# INFORMATION GIVEN
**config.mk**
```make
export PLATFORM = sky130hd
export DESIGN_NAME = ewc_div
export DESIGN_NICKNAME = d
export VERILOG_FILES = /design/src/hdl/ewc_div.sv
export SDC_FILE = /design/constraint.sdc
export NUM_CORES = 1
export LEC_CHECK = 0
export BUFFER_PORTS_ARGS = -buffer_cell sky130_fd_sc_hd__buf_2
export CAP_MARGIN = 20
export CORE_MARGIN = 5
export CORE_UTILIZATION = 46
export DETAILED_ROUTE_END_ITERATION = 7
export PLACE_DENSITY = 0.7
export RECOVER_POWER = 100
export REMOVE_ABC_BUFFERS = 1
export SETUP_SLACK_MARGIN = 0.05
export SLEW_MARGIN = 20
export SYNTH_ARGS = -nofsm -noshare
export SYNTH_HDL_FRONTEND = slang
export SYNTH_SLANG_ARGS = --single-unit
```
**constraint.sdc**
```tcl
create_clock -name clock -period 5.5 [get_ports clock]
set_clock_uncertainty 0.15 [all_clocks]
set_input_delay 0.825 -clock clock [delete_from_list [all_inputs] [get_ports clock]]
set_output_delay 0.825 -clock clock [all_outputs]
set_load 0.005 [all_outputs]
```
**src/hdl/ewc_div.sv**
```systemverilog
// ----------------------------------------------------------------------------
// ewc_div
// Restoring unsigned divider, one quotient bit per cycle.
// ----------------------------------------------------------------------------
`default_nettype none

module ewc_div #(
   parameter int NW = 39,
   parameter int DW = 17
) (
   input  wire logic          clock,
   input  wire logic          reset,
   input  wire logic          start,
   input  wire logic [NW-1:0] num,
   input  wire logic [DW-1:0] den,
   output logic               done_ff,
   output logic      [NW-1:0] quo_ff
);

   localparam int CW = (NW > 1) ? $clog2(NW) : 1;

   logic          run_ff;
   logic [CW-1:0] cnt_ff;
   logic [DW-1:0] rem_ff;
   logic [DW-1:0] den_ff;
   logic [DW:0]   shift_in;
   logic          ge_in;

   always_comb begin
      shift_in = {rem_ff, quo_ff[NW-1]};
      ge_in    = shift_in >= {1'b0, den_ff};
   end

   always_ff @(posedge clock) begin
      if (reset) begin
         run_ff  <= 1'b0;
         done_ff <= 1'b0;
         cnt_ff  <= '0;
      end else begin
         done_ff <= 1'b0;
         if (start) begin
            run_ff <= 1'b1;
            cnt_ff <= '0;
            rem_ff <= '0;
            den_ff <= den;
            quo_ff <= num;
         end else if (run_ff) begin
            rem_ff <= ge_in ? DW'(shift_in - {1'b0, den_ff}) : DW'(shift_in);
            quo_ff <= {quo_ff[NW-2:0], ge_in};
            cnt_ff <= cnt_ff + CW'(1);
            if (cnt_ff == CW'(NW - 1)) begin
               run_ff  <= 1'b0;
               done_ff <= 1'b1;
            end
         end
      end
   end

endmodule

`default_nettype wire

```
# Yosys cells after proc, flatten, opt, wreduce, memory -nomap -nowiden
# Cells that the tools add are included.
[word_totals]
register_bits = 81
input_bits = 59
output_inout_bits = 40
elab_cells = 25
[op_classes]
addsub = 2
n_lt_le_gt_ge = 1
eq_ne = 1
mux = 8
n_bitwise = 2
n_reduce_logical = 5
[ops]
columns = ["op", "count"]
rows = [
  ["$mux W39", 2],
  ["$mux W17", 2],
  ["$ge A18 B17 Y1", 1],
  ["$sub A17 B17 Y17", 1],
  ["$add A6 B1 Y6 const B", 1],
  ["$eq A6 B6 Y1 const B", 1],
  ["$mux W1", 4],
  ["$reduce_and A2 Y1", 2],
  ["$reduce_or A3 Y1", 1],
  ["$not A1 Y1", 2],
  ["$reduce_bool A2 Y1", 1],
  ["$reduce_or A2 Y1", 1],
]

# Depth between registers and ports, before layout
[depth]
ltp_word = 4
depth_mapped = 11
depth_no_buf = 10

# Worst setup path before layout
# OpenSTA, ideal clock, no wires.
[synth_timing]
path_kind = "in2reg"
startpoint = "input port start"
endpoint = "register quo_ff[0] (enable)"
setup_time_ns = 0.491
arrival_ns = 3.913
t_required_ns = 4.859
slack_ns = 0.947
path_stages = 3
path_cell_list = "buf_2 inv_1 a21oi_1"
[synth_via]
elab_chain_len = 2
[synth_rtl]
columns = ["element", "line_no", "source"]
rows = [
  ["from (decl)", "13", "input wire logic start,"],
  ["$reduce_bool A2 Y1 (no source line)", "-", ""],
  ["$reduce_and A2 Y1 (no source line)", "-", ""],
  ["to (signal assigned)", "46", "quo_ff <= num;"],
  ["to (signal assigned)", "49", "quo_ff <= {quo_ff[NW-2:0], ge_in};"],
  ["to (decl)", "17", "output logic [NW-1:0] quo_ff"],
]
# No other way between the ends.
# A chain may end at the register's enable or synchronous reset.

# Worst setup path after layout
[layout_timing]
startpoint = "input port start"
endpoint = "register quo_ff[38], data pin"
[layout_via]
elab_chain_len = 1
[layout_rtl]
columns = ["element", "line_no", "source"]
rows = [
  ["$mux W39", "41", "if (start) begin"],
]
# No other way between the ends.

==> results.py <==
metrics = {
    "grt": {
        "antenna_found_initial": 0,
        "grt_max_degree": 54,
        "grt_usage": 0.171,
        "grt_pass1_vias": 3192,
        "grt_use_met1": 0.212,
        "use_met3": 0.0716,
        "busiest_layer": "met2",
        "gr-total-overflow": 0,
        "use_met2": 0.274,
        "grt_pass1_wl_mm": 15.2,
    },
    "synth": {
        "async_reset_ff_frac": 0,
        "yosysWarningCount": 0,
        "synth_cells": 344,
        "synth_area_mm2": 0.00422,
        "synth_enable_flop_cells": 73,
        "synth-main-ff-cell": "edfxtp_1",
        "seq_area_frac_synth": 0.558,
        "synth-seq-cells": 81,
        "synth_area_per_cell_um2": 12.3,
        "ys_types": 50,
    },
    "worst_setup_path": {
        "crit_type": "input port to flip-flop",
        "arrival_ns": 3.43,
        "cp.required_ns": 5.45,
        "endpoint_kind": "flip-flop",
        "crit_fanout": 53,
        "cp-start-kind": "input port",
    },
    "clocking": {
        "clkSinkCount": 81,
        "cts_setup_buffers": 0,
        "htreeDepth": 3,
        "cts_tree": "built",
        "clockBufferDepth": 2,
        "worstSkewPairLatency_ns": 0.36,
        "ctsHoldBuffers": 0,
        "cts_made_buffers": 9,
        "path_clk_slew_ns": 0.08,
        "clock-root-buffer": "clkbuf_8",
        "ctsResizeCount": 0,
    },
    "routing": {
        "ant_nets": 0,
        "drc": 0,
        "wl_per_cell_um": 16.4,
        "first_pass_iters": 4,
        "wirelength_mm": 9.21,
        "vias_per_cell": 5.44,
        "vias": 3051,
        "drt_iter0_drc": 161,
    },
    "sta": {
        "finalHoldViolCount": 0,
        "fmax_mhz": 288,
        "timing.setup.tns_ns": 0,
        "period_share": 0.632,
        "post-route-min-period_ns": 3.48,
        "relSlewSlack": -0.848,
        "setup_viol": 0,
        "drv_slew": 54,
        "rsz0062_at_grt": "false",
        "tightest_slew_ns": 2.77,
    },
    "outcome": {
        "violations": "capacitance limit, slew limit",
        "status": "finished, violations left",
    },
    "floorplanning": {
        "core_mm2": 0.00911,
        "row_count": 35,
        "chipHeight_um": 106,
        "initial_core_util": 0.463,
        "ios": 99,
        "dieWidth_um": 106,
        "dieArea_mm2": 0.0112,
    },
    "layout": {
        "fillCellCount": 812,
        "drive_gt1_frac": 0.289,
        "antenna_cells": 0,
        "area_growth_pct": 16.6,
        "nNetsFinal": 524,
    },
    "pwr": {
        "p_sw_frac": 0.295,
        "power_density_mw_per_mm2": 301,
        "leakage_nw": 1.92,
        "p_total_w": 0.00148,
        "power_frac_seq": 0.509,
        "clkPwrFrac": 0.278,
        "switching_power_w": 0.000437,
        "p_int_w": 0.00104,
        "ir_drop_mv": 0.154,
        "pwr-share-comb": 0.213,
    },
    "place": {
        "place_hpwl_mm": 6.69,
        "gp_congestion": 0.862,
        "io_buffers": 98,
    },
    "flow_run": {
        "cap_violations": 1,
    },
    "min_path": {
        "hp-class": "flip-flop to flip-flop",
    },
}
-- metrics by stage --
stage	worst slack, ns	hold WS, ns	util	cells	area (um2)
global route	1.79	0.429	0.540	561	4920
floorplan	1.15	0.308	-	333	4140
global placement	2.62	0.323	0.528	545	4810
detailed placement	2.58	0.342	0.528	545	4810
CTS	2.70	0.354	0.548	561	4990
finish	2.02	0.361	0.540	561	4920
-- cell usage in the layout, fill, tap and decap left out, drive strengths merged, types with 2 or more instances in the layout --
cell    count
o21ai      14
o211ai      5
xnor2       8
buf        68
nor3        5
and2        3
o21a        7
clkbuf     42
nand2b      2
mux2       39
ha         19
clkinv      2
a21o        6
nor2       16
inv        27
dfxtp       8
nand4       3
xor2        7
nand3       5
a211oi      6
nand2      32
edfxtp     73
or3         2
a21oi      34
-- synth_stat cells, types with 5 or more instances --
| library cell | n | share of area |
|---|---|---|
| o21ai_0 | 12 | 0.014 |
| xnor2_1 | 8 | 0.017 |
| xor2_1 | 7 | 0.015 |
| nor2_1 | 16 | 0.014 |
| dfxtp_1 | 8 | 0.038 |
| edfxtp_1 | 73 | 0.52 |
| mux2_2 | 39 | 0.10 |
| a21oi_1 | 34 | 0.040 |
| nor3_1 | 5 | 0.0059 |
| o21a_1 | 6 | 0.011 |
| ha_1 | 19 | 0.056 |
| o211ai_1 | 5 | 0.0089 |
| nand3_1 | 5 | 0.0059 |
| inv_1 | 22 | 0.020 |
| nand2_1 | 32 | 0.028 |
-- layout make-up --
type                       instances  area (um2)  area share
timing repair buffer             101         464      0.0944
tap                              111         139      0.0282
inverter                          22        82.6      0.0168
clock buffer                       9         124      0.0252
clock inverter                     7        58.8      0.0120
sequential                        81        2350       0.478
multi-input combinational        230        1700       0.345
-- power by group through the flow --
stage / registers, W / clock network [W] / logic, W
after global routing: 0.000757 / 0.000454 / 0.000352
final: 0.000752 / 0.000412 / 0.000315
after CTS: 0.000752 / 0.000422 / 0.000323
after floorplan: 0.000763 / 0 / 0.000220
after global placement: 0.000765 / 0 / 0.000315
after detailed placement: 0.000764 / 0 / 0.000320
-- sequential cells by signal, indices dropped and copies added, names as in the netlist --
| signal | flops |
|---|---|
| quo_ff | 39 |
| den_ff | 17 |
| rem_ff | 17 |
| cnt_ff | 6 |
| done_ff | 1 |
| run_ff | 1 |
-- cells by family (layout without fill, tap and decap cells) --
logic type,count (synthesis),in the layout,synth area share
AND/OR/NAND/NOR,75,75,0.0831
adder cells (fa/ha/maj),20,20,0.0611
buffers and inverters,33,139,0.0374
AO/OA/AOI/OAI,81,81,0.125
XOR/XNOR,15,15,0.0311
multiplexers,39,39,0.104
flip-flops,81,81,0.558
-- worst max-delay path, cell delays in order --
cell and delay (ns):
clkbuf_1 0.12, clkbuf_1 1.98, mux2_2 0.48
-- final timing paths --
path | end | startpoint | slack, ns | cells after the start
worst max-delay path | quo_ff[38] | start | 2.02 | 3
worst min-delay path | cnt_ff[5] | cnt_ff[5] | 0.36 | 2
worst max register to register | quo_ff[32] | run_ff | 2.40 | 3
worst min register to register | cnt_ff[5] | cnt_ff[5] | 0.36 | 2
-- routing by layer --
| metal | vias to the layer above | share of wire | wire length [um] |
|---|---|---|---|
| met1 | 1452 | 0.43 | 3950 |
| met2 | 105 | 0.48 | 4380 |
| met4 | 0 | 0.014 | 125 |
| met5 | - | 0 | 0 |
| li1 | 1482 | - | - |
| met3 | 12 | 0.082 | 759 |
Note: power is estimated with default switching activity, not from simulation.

# WHAT YOU ARE ASKED TO DO
Using the records above, count the lines containing "before". Give no words besides the number.

# EXPECTED ANSWER
2